Two β-cyclodextrin-attached cationic ammonium surfactants bearing a dodecyl chain (APDB) and a hexadecyl chain (APCB) were synthesized to reduce the cytotoxicity of cationic surfactants to mammalian cells and endow the surfactants with host-guest recognition sites, and three kinds of guest molecules were utilized to improve the antibacterial ability of APDB and APCB via host-guest interaction by regulating the electrostatic or hydrophobic interaction of APDB or APCB with bacteria. The guest molecules include AD-NH3+ carrying one positive charge, DB with a benzene ring group and a dodecyl chain, and single chain cationic ammonium surfactant DTAB or CTAB. Either AD-NH3+ or DB increases the killing efficacy of APCB against S. aureus at 50 μM from 59% to about 75%, while DTAB or CTAB improves the killing efficacy of APCB to more than 90%. In particular, only a very small amount CTAB can improve the antibacterial activity of APCB to a very high level, but keeps very low cytotoxicity. However, the mixtures of the guest molecules with APDB are devoid of any activity against S. aureus. This is mainly attributed to the fact that APCB and its mixtures with the guest molecules form 100-200 nm spherical aggregates, while the mixtures of APDB with the guest molecules cannot form aggregates at lower concentration. It is revealed that the three kinds of guest molecules trapped in the APCB spherical aggregates lead to diverse interaction modes of the APCB spherical aggregates with S. aureus, accounting for the different killing efficacy of the APCB/guest molecule mixtures. This supramolecular strategy provides an effective approach for the construction of highly efficient antibacterial agents with low cytotoxicity.

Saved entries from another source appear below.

File: src/rtl/apvm_delay_pkg.sv
// -----------------------------------------------------------------------------
// apvm_delay_pkg
// Shared types and helpers for the round-robin delay scheduler.
//   sched_state_t : scheduler FSM states (IDLE, COUNT, DONE)
//   DEF_NREQ      : default number of requesters
//   DEF_DW        : default delay-count width
//   rr_next()     : modulo-n increment used to advance the round-robin pointer
// -----------------------------------------------------------------------------
package apvm_delay_pkg;

    localparam int DEF_NREQ = 4;
    localparam int DEF_DW   = 32;

    typedef enum logic [1:0] {
        IDLE  = 2'd0,
        COUNT = 2'd1,
        DONE  = 2'd2
    } sched_state_t;

    // (idx + 1) mod n without a divider; idx is always < n.
    function automatic int unsigned rr_next(input int unsigned idx, input int unsigned n);
        return (idx + 32'd1 >= n) ? 32'd0 : idx + 32'd1;
    endfunction

endpackage

File: src/rtl/apvm_delay_sched_arb.sv
// -----------------------------------------------------------------------------
// apvm_rr_arb
// Combinational round-robin arbiter. The winner is the first set request at
// index ptr, ptr+1, ... (mod NREQ). The pointer register lives in the caller.
// Ports:
//   req        in  NREQ  request vector
//   ptr        in  IW    highest-priority index
//   win_onehot out NREQ  one-hot winner (all zero when nothing requests)
//   win_idx    out IW    winner index (0 when nothing requests)
//   win_valid  out 1     at least one request present
// -----------------------------------------------------------------------------
module apvm_rr_arb
    import apvm_delay_pkg::*;
#(
    parameter int NREQ = DEF_NREQ
) (
    input  logic [NREQ-1:0]         req,
    input  logic [$clog2(NREQ)-1:0] ptr,
    output logic [NREQ-1:0]         win_onehot,
    output logic [$clog2(NREQ)-1:0] win_idx,
    output logic                    win_valid
);

    localparam int IW = $clog2(NREQ);

    // Scan from the farthest offset back to ptr so the nearest request
    // (lowest offset) is the last assignment and therefore wins.
    always_comb begin
        logic [IW:0] slot;
        win_idx   = '0;
        win_valid = 1'b0;
        slot      = '0;
        for (int ofs = NREQ - 1; ofs >= 0; ofs--) begin
            slot = {1'b0, ptr} + (IW+1)'(ofs);
            if (slot >= (IW+1)'(NREQ)) begin
                slot = slot - (IW+1)'(NREQ);
            end
            if (req[slot[IW-1:0]]) begin
                win_idx   = slot[IW-1:0];
                win_valid = 1'b1;
            end
        end
    end

    for (genvar gi = 0; gi < NREQ; gi++) begin : g_onehot
        assign win_onehot[gi] = win_valid && (win_idx == IW'(gi));
    end

endmodule

File: src/rtl/apvm_delay_sched.sv
// -----------------------------------------------------------------------------
// apvm_delay_sched
// Shares one programmable delay down-counter among NREQ requesters using
// round-robin arbitration. A winner's delay is latched at grant, counted down
// to zero, then a one-cycle done pulse is returned to that winner.
// Optional feature macro: APVM_DELAY_SCHED_ABORT_EN (adds abort/aborted).
// Ports:
//   clk      in  1        rising-edge clock
//   rst_n    in  1        asynchronous active-low reset
//   req      in  NREQ     per-requester level request
//   delay_in in  NREQ*DW  packed delays, slice i = delay_in[i*DW +: DW]
//   gnt      out NREQ     one-hot grant while counting
//   done     out NREQ     one-hot one-cycle completion pulse
//   busy     out 1        high in COUNT or DONE
//   cur_id   out IW       active / last-serviced requester
//   dly_val  out DW       latched delay of the active request
//   dly_en   out 1        high while counting
//   abort    in  NREQ     per-requester cancel          (macro only)
//   aborted  out 1        done was caused by an abort   (macro only)
// -----------------------------------------------------------------------------
module apvm_delay_sched
    import apvm_delay_pkg::*;
#(
    parameter int NREQ = DEF_NREQ,
    parameter int DW   = DEF_DW
) (
    input  logic                    clk,
    input  logic                    rst_n,
    input  logic [NREQ-1:0]         req,
    input  logic [NREQ*DW-1:0]      delay_in,
    output logic [NREQ-1:0]         gnt,
    output logic [NREQ-1:0]         done,
    output logic                    busy,
    output logic [$clog2(NREQ)-1:0] cur_id,
    output logic [DW-1:0]           dly_val,
    output logic                    dly_en
`ifdef APVM_DELAY_SCHED_ABORT_EN
    ,
    input  logic [NREQ-1:0]         abort,
    output logic                    aborted
`endif
);

    localparam int IW = $clog2(NREQ);

    sched_state_t    state_reg, state_next;
    logic [DW-1:0]   cnt_reg, cnt_next;
    logic [DW-1:0]   dly_val_reg, dly_val_next;
    logic [IW-1:0]   cur_id_reg, cur_id_next;
    logic [IW-1:0]   ptr_reg, ptr_next;
    logic [NREQ-1:0] mask_reg, mask_next;   // one-hot of the active requester

    logic [NREQ-1:0] arb_onehot;
    logic [IW-1:0]   arb_idx;
    logic            arb_valid;
    logic [DW-1:0]   delay_arr [NREQ];

    for (genvar gi = 0; gi < NREQ; gi++) begin : g_delay_unpack
        assign delay_arr[gi] = delay_in[gi*DW +: DW];
    end

    apvm_rr_arb #(.NREQ(NREQ)) u_arb (
        .req        (req),
        .ptr        (ptr_reg),
        .win_onehot (arb_onehot),
        .win_idx    (arb_idx),
        .win_valid  (arb_valid)
    );

`ifdef APVM_DELAY_SCHED_ABORT_EN
    logic abort_hit;
    logic aborted_reg;
    assign abort_hit = abort[cur_id_reg];

    // An abort in COUNT always moves to DONE, so this flag is high for
    // exactly that DONE cycle.
    always_ff @(posedge clk or negedge rst_n) begin
        if (!rst_n) begin
            aborted_reg <= 1'b0;
        end else begin
            aborted_reg <= (state_reg == COUNT) && abort_hit;
        end
    end
    assign aborted = aborted_reg;
`else
    localparam logic abort_hit = 1'b0;
`endif

    always_ff @(posedge clk or negedge rst_n) begin
        if (!rst_n) begin
            state_reg   <= IDLE;
            cnt_reg     <= '0;
            dly_val_reg <= '0;
            cur_id_reg  <= '0;
            ptr_reg     <= '0;
            mask_reg    <= '0;
        end else begin
            state_reg   <= state_next;
            cnt_reg     <= cnt_next;
            dly_val_reg <= dly_val_next;
            cur_id_reg  <= cur_id_next;
            ptr_reg     <= ptr_next;
            mask_reg    <= mask_next;
        end
    end

    always_comb begin
        state_next   = state_reg;
        cnt_next     = cnt_reg;
        dly_val_next = dly_val_reg;
        cur_id_next  = cur_id_reg;
        ptr_next     = ptr_reg;
        mask_next    = mask_reg;
        case (state_reg)
            IDLE: begin
                if (arb_valid) begin
                    state_next   = COUNT;
                    cnt_next     = delay_arr[arb_idx];
                    dly_val_next = delay_arr[arb_idx];
                    cur_id_next  = arb_idx;
                    mask_next    = arb_onehot;
                end
            end
            COUNT: begin
                // Abort wins over natural expiry; both end in DONE.
                if (abort_hit || (cnt_reg == '0)) begin
                    state_next = DONE;
                end else begin
                    cnt_next = cnt_reg - DW'(1);
                end
            end
            DONE: begin
                state_next = IDLE;
                ptr_next   = IW'(rr_next(32'(cur_id_reg), NREQ));
            end
            default: begin
                state_next = IDLE;
            end
        endcase
    end

    assign gnt     = (state_reg == COUNT) ? mask_reg : '0;
    assign done    = (state_reg == DONE)  ? mask_reg : '0;
    assign busy    = (state_reg != IDLE);
    assign dly_en  = (state_reg == COUNT);
    assign cur_id  = cur_id_reg;
    assign dly_val = dly_val_reg;

endmodule

File: config.mk
export PLATFORM = sky130hd
export DESIGN_NAME = apvm_delay_sched
export DESIGN_NICKNAME = d
export VERILOG_FILES = /design/src/rtl/apvm_delay_pkg.sv /design/src/rtl/apvm_delay_sched_arb.sv /design/src/rtl/apvm_delay_sched.sv
export SDC_FILE = /design/constraint.sdc
export NUM_CORES = 1
export LEC_CHECK = 0
export ABC_AREA = 0
export CORE_ASPECT_RATIO = 0.8
export CORE_MARGIN = 5
export CORE_UTILIZATION = 45
export DETAILED_ROUTE_END_ITERATION = 16
export PLACE_DENSITY_LB_ADDON = 0.05
export REMOVE_ABC_BUFFERS = 1
export SLEW_MARGIN = 20
export SYNTH_ARGS = -nofsm -noshare
export SYNTH_HDL_FRONTEND = slang
export SYNTH_SLANG_ARGS = --single-unit
File: constraint.sdc
create_clock -name clk -period 2.8 [get_ports clk]
set_input_delay 0.42 -clock clk [delete_from_list [all_inputs] [get_ports clk]]
set_output_delay 0.42 -clock clk [all_outputs]
set_load 0.1 [all_outputs]
Yosys cells after proc, flatten, opt, wreduce, memory -nomap -nowiden
Cells that the tools add are included.
{"block": "totals", "inputBits": 134, "wordCells": 78, "regBits": 74, "out_inout_bits": 44}
{"block": "op_classes", "n_eq_ne": 8, "magnitude_cmp": 10, "reduce_logical": 12, "add_sub_neg": 9, "n_bitwise": 1, "muxes": 32}
{"cell": "$mux 32", "count": 4}
{"cell": "$bmux 32 s2", "count": 1}
{"cell": "$pmux 32 s2", "count": 1}
{"cell": "$logic_not 32->1", "count": 1}
{"cell": "$sub 32x1->32 const B", "count": 1}
{"cell": "$mux 2", "count": 11}
{"cell": "$ge 3x3->1 const B", "count": 5}
{"cell": "$lt 2x3->1 const B", "count": 4}
{"cell": "$bmux 1 s2", "count": 4}
{"cell": "$mux 1", "count": 8}
{"cell": "$mux 4", "count": 2}
{"cell": "$sub 2x1->2 const B", "count": 4}
{"cell": "$add 2x1->3 const B", "count": 2}
{"cell": "$add 2x2->3 const B", "count": 2}
{"cell": "$eq 2x2->1 const B", "count": 3}
{"cell": "$eq 2x1->1 const B", "count": 2}
{"cell": "$logic_and 1x1->1", "count": 4}
{"cell": "$logic_not 2->1", "count": 2}
{"cell": "$ne 2x1->1 const B", "count": 2}
{"cell": "$pmux 2 s2", "count": 1}
{"cell": "$reduce_and 2->1", "count": 2}
{"cell": "$reduce_bool 2->1", "count": 2}
{"cell": "$ge 2x3->1 const B", "count": 1}
{"cell": "$not 2->3", "count": 1}
{"cell": "other kinds (2)", "count": 2}

Depth between registers and ports, before layout
Gate-level depths: netlist of run 1.
{"block": "depth", "word_depth": 15, "mapped_depth": 11, "ltp_nobuf": 10}

Hierarchy
A second synthesis of run 1 with hierarchy kept.
{"block": "hier_totals", "cells_unflattened": 496, "hier_area_um2": 4685.7}
{"mod": "apvm_delay_sched", "area_per_inst_um2": 4510.6, "instances": 1, "cells_each": 466, "seq_area_each_um2": 1851.8}
{"mod": "apvm_rr_arb", "area_per_inst_um2": 175.2, "instances": 1, "cells_each": 30, "seq_area_each_um2": 0.0}

Worst setup path after synthesis of run 1
OpenSTA, ideal clock, no wires.
{"block": "synth_timing", "kind": "reg2out", "startpoint": "register state_reg[1]", "endpoint": "output gnt[0]", "path_buffers": 2, "path_stages_with_launch": 6, "required_ns": 2.380, "arrival_time_ns": 2.658, "slack_ns": -0.278, "cell_sequence": "dfrtp_1 nand2b_1 clkbuf_1 clkinv_1 clkbuf_1 and2_1"}
{"block": "synth_via", "elab_chain_cells": 2}
{"element": "start, declared", "line": "apvm_delay_sched.sv:46", "rtl": "sched_state_t state_reg, state_next;"}
{"element": "start signal, assigned", "line": "apvm_delay_sched.sv:98", "rtl": "state_reg <= state_next;"}
{"element": "$eq 2x1->1"}
{"element": "net dly_en", "line": "apvm_delay_sched.sv:36", "rtl": "output logic dly_en"}
{"element": "$mux 4", "line": "apvm_delay_sched.sv:142", "rtl": "assign gnt = (state_reg == COUNT) ? mask_reg : '0;"}
{"element": "end, declared", "line": "apvm_delay_sched.sv:31", "rtl": "output logic [NREQ-1:0] gnt,"}
The timed path passes the listed nets, and every way through them passes these cells.

Worst setup path after layout of run 1
{"block": "layout_timing", "startpoint": "register cnt_reg[9]", "endpoint": "register cnt_reg[20]"}
{"block": "layout_via", "elab_chain_cells": 3, "elab_cells_between_ends": 6, "cone_classes": "add/sub: 1; eq/ne: 1; mux: 2; reduce/logical: 2"}
{"element": "start, declared", "line": "apvm_delay_sched.sv:47", "rtl": "logic [DW-1:0] cnt_reg, cnt_next;"}
{"element": "start signal, assigned", "line": "apvm_delay_sched.sv:99", "rtl": "cnt_reg <= cnt_next;"}
{"element": "$sub 32x1->32 / $logic_not 32->1 (equally long branches)", "line": "apvm_delay_sched.sv:129, apvm_delay_sched.sv:126"}
{"element": "$mux 32 / $ne 2x2->1 (equally long branches)"}
{"element": "$pmux 32 s2 / $reduce_and 3->1 (equally long branches)"}
Parallel ways exist; a longest one is shown, timed or not. The select of a mux whose other input is x is not followed.
A chain may end at the register's enable or synchronous reset.

==> results.cfg, run 1 <==
[outcome]
outcome = finished, final reports clean

[placed_design]
hpwlAfterDp_mm = 11.5
dpl_cell_area_um2 = 6790
io_buffers = 177
post-place-ws_ns = 0.0273
place_congestion = 0.929
dp.cells = 816

[route]
drt_iter0_drc = 416
postRouteAntennaNets = 0
drc_errors = 0
wl_mm = 15.1
wl_per_cell_um = 18.1
viasPerCell = 5.69
vias = 4738
first_pass_iters = 5

[floorplan]
initial_core_util = 0.460
die_area_um2 = 12600
fp.dieW_um = 124
io_pins = 178
die_y_um = 101
rows = 33
core-area_um2 = 10200

[clock_tree]
h-tree-depth = 3
root_buffer = clkbuf_16
cts_tree = done
clock-sinks = 74
post_cts_buffers = 0
path_clk_slew_ns = 0.06
clock_path_buffers = 2
worstSkewPairLatency_ns = 0.33
cts-buffers-inserted = 9

[synth]
ys.flop_type = dfrtp_1
synth.top_cells.by_count = dfrtp_1 (74), nand2_1 (58), mux2i_1 (54), nor2_1 (31)
syn-mean-instance-area_um2 = 9.45
yosysMostFrequentCell = dfrtp_1
synthCells = 496
yosys.cell_types.count = 63
yosysTopAreaCellShare = 0.395
synth_top_area_cell = dfrtp_1
ys_ff_latch = 74
async_flop_share = 1.00
synth_area_um2 = 4690
ys.warnings.count = 0
synth.area.top_cells = dfrtp_1 (39%), mux2i_1 (12%), mux2_2 (5.8%), nand2_1 (4.6%), o21ai_0 (2.6%)
seq_area_frac_synth = 0.395
synth-edff-count = 0

[layout]
area_delta_synth_final_pct = 53.3
insertedDiodeCount = 0
layout-drive-gt1-share = 0.201
num-nets-final = 823
design_area_um2 = 7190
instances_no_fill = 832

[global_route]
grt_pass1_vias = 4775
grt_overflow_total = 0
grt_usage = 0.242
grt_max_degree = 75
grt_pass1_wl_mm = 23.8
antenna_found_initial = 0

[power]
power.density_nw_per_um2 = 752
switching_share = 0.411
power.internal_mw = 3.18
peakVddDrop_uv = 465
total_power_mw = 5.41
p_leak_nw = 3.17
p_seq_frac = 0.312
comb_power_share = 0.415
p_sw_mw = 2.22
clkPwrFrac = 0.273

[critical_path]
worstSetupEndpointType = flip-flop
cp_max_fo = 10
cp-start-kind = flip-flop
cp_data_required_time_ns = 3.01
crit_type = flip-flop to flip-flop
cp.arrival_ns = 2.89

[run]
maxCapViolCount = 0

[timing]
worst_slack_ns = 0.121
fin_skew_ns = 0.00518
rsz0062_at_grt = no
worst_pin_slew_ns = 0.923
fin_hold_ws_ns = 0.228
fmax_ghz = 0.373
relSlewSlack = 0.385
timing.final.crit_share = 0.957
finalSetupViolCount = 0
layout_min_cycle_time_ns = 2.68
hold_viol = 0
drv_slew = 0

[hold_path]
min_path_type = input pin to async pin
[timing repair]
| item | 4_1_cts | 5_1_grt |
|---|---|---|
| gates resized for setup | 0 | 2 |
| endpoints found under the setup margin | 0 | 5 |
| hold endpoints to repair | 0 | 0 |
| hold buffers | 0 | 0 |
[final cells by class]
cell class | count | area (µm²)
Timing Repair Buffer | 211 | 2030
Clock buffer | 12 | 267
Inverter | 7 | 26.3
Clock inverter | 4 | 120
Fill cell | 783 | 3010
Sequential cell | 74 | 1850
Tap cell | 140 | 175
Multi-Input combinational cell | 384 | 2720
[worst max-delay path, stage by stage (launching register included)]
cell	delay (ns)
dfrtp_1	0.43
or4_1	0.60
or3_1	0.46
nor4_4	0.23
nor2_2	0.09
nor2_4	0.16
inv_2	0.13
buf_4	0.20
o221ai_1	0.20
a21oi_1	0.07
[logic make-up after synthesis]
| group | Yosys count | share of synthesized area |
|---|---|---|
| AOI/OAI and AO/OA | 126 | 0.194 |
| xor gates and xnor gates | 7 | 0.0131 |
| adders and majority gates | 2 | 0.00534 |
| buffers and inverters | 38 | 0.0323 |
| DFF | 74 | 0.395 |
| muxes | 78 | 0.173 |
| and+or+nand+nor | 171 | 0.187 |
[path summary, 6_finish.rpt]
kind	startpoint	endpoint	slack, ns	cells past startpoint
max	cnt_reg[9]$_DFFE_PN0P_	cnt_reg[20]$_DFFE_PN0P_	0.12	9
min reg2reg	dly_val[1]$_DFFE_PN0P_	dly_val[1]$_DFFE_PN0P_	0.48	2
min in group clk	dly_val[1]$_DFFE_PN0P_	dly_val[1]$_DFFE_PN0P_	0.48	2
min	rst_n	dly_val[3]$_DFFE_PN0P_	0.23	1
max in group asynchronous	rst_n	mask_reg[1]$_DFFE_PN0P_	1.98	1
max reg2reg	cnt_reg[9]$_DFFE_PN0P_	cnt_reg[20]$_DFFE_PN0P_	0.12	9
[power by group through the flow]
stage / combinational (mW) / clock, mW / sequential (mW)
floorplan: 0.715 / 0 / 2.46
global placement: 2.21 / 0 / 1.68
detailed placement: 2.25 / 0 / 1.69
CTS: 2.25 / 1.49 / 1.68
global route: 2.38 / 1.53 / 1.73
finish: 2.24 / 1.47 / 1.69
[placed cells by master, fill, tap and decap left out, drive strengths merged, types with 7 or more instances in the layout]
master         netlist  final
nor4                10     10
buf                  8     79
nand3               11     11
o31a                 7      7
a211oi               8      8
clkbuf              23     12
o21ai               25     25
nor3                15     15
mux2                24     24
mux2i               54     54
a21oi               18     18
dfrtp               74     74
a221o                7      7
a311oi               7      7
clkdlybuf4s50        0    132
a21o                11     11
and2                 8      8
nor2                33     33
nand2               58     58
[stage by stage]
step / util / TNS [ns]
floorplan: - / -30.76
global placement: 0.666 / 0
detailed placement: 0.666 / 0
CTS: 0.704 / 0
global route: 0.705 / 0
finish: 0.705 / 0
[metal layers]
metal	global-route usage	wire length (µm)	part of all wire	vias to the layer above
met2	0.407	7290	0.48	209
met3	0.0553	1340	0.088	16
met4	0.0657	196	0.013	0
met1	0.316	6260	0.42	2248
li1	-	-	-	2265
met5	0	0	0	-
(Power assumes the default switching activity.)
==> inputs of run 2 (changes only) <==
GPL_TIMING_DRIVEN = 0   (was default)
==> run 2 against run 1 <==
Effect of this change:
- design area decreased by 1.3%
- first-iteration DRC count decreased by 7.9%
- utilization is 0.88 points lower
- non-clock buffer count shrank 24
- critical path type unchanged
- largest cell class unchanged
==> results.cfg, run 2 (same netlist as run 1, synthesis figures left out) <==
[floorplan]
rows = 33
die_y_um = 101
io_pins = 178
core-area_um2 = 10200
initial_core_util = 0.460
fp.dieW_um = 124
die_area_um2 = 12600

[hold_path]
min_path_type = flip-flop to flip-flop

[placed_design]
dp.cells = 787
io_buffers = 177
place_congestion = 0.869
hpwlAfterDp_mm = 10.9
post-place-ws_ns = -1.18

[critical_path]
cp-endpoint = cnt_reg[0]$_DFFE_PN0P_
cp_common_cell = nor2_4
cp_max_fo = 17
worstSetupEndpointType = flip-flop
cp_cell_sequence = or4_4 > or3_4 > nor4_4 > nor2_4 > nor2_4 > inv_6 > and3_1 > a211o_1
crit_slowest_cell = or4_4
cpPeakStageDelay_ns = 0.56
cp.arrival_ns = 2.98
cp-start-kind = flip-flop
worstReg2RegStart = cnt_reg[28]$_DFFE_PN0P_
worst-path-buf-inv = 1
r2r-end = cnt_reg[0]$_DFFE_PN0P_
worstSetupPathDepth = 8
reg2reg_depth = 8
r2r_slack_ns = 0.05
path_delay_family = simple AND/OR/NAND/NOR gates
cp_data_required_time_ns = 3.02
crit_type = flip-flop to flip-flop
critPathLaunch = cnt_reg[28]$_DFFE_PN0P_

[route]
wl_per_cell_um = 18.5
vias = 4631
first_pass_iters = 5
postRouteAntennaNets = 0
viasPerCell = 5.72
drc_errors = 0
drt_iter0_drc = 383
wl_mm = 14.9

[global_route]
grt_pass1_wl_mm = 23.2
grt_usage = 0.231
antenna_found_initial = 0
grt_overflow_total = 0
grt_pass1_vias = 4672
grt_max_degree = 67

[clock_tree]
h-tree-depth = 3
cts_tree = done
root_buffer = clkbuf_16
clock_path_buffers = 2
worstSkewPairLatency_ns = 0.33
cts-buffers-inserted = 9
path_clk_slew_ns = 0.06
clock-sinks = 74

[timing]
finalSetupViolCount = 0
timing.final.crit_share = 0.983
rsz0062_at_grt = yes
relSlewSlack = 0.328
hold_viol = 0
fmax_ghz = 0.363
layout_min_cycle_time_ns = 2.75
drv_slew = 0
worst_slack_ns = 0.0478
worst_pin_slew_ns = 1.00
fin_skew_ns = 0.0107

[layout]
insertedDiodeCount = 0
area_delta_synth_final_pct = 51.4
mostFrequentLayoutCells = clkdlybuf4s50_1 (167), dfrtp_1 (71), nand2_1 (58)
instances_no_fill = 809
layout-drive-gt1-share = 0.124
num-nets-final = 800
layout_commonest_cell = clkdlybuf4s50_1

[power]
power.density_nw_per_um2 = 729
peakVddDrop_uv = 445
p_leak_nw = 2.99

[run]
maxCapViolCount = 0

[outcome]
outcome = finished, final reports clean
-- run 2: changes by cell type in the layout (fill, tap and decap cells not counted), moves of 4 or more --
cell             delta
buf_12              -8
buf_4              -64
clkdlybuf4s50_1    +35
dlygate4sd2_1       +4
clkdlybuf4s15_2     +5
-- run 2: final cells by class --
| class | count | area [µm²] |
|---|---|---|
| fill | 817 | 3100 |
| multi-input combinational | 385 | 2790 |
| timing repair buffer | 187 | 1920 |
| sequential | 74 | 1860 |
| clock buffer | 12 | 246 |
| tap | 140 | 175 |
| clock inverter | 4 | 75.1 |
| inverter | 7 | 36.3 |
-- run 2: report_power, final --
group / total, mW / switching (mW) / internal (mW)
Combinational: 2.22 / 1.44 / 0.782
Clock: 1.25 / 0.443 / 0.805
Sequential: 1.71 / 0.345 / 1.36
Total: 5.17 / 2.22 / 2.95
-- run 2: worst min path at each step --
stage / from / cells past startpoint / slack, ns / endpoint
5_1_grt: dly_val[4]$_DFFE_PN0P_ / 1 / 0.50 / dly_val[4]$_DFFE_PN0P_
3_5_place_dp: rst_n / 1 / 0.35 / dly_val[23]$_DFFE_PN0P_
6_report: dly_val[4]$_DFFE_PN0P_ / 1 / 0.48 / dly_val[4]$_DFFE_PN0P_
4_1_cts: dly_val[4]$_DFFE_PN0P_ / 1 / 0.48 / dly_val[4]$_DFFE_PN0P_
3_3_place_gp: dly_val[2]$_DFFE_PN0P_ / 1 / 0.46 / dly_val[2]$_DFFE_PN0P_
2_1_floorplan: rst_n / 0 / 0.12 / cnt_reg[0]$_DFFE_PN0P_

Supramolecular Strategy Based on Conjugated Polymers for Discrimination of Virus and Pathogens

A conjugated polymer-based supramolecular system is designed for discrimination of virus and microbes. The supramolecular system is composed of cationic polythiophene derivative (PT) and barrel-shaped macrocyclic molecular cucurbit[7]uril (CB[7]). Because PT and PT/CB[7] complexes possess different interaction manners toward virus and microbes, the rapid and simple discrimination of virus and microbes was realized through polymer fluorescence intensity change assisting with standard linear discriminant analysis (LDA). The supramolecular strategy would expand the idea of designing biological probes and further promote the extensive application of conjugated polymer materials in biosensor field.